*What you are asked to do*
Of the lines below, report only those that contain "after".

(Beginning of Records to process)

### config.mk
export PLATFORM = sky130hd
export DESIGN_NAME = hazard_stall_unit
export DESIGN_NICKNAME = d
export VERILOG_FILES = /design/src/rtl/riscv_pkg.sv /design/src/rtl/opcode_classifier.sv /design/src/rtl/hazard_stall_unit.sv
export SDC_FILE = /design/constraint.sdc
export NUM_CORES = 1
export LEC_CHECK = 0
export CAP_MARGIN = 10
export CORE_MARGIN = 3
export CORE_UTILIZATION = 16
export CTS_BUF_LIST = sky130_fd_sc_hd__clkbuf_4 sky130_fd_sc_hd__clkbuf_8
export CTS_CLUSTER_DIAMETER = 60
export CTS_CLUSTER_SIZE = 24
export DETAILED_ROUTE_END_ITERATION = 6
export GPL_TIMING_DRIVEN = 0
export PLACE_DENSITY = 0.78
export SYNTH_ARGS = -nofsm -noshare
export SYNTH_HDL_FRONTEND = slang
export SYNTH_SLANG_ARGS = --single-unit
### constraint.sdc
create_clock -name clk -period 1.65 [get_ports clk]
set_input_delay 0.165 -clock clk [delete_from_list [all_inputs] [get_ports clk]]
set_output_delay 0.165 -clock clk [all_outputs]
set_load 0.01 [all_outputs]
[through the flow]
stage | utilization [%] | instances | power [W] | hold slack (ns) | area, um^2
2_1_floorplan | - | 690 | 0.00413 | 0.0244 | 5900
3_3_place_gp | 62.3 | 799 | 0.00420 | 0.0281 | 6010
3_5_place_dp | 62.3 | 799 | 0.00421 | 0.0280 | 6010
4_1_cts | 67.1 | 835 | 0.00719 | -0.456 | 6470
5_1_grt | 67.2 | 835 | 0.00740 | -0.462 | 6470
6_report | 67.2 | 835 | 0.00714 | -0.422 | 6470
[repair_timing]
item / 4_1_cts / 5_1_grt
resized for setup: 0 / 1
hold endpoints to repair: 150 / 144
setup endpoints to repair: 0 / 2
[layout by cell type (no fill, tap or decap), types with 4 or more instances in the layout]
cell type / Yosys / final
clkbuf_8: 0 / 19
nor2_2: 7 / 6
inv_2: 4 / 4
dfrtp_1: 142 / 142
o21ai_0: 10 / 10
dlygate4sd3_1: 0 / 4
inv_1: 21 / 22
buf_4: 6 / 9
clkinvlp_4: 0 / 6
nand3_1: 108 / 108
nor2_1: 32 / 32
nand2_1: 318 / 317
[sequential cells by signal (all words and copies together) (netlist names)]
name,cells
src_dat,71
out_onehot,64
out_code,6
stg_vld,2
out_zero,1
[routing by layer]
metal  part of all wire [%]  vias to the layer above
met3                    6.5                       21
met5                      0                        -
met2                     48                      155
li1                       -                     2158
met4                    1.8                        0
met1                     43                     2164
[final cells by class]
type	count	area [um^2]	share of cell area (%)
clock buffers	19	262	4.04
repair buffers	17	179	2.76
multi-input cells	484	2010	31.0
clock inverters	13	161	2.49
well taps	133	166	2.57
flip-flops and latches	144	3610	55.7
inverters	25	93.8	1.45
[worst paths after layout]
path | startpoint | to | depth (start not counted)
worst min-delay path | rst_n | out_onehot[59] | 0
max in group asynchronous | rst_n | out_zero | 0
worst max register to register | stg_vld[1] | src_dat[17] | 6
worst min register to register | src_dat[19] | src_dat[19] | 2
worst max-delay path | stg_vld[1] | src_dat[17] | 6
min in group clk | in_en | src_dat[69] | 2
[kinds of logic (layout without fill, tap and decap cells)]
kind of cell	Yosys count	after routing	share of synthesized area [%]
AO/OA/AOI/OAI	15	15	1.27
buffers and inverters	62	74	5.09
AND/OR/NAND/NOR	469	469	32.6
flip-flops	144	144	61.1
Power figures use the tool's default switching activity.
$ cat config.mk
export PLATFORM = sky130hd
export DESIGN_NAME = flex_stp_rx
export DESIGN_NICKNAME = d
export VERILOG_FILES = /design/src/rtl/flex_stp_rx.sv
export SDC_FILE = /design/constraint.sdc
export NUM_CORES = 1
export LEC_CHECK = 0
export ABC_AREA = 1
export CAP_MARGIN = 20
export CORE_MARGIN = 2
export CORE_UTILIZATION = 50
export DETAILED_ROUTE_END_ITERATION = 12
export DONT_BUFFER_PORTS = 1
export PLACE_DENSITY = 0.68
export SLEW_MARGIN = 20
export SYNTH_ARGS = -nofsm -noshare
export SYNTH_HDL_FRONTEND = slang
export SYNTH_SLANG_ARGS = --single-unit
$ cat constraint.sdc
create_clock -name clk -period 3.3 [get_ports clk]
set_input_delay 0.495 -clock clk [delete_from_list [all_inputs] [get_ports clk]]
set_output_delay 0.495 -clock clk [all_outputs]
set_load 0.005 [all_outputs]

(End of Records to process)

*Response below*
[worst paths after layout]
kind of cell	Yosys count	after routing	share of synthesized area [%]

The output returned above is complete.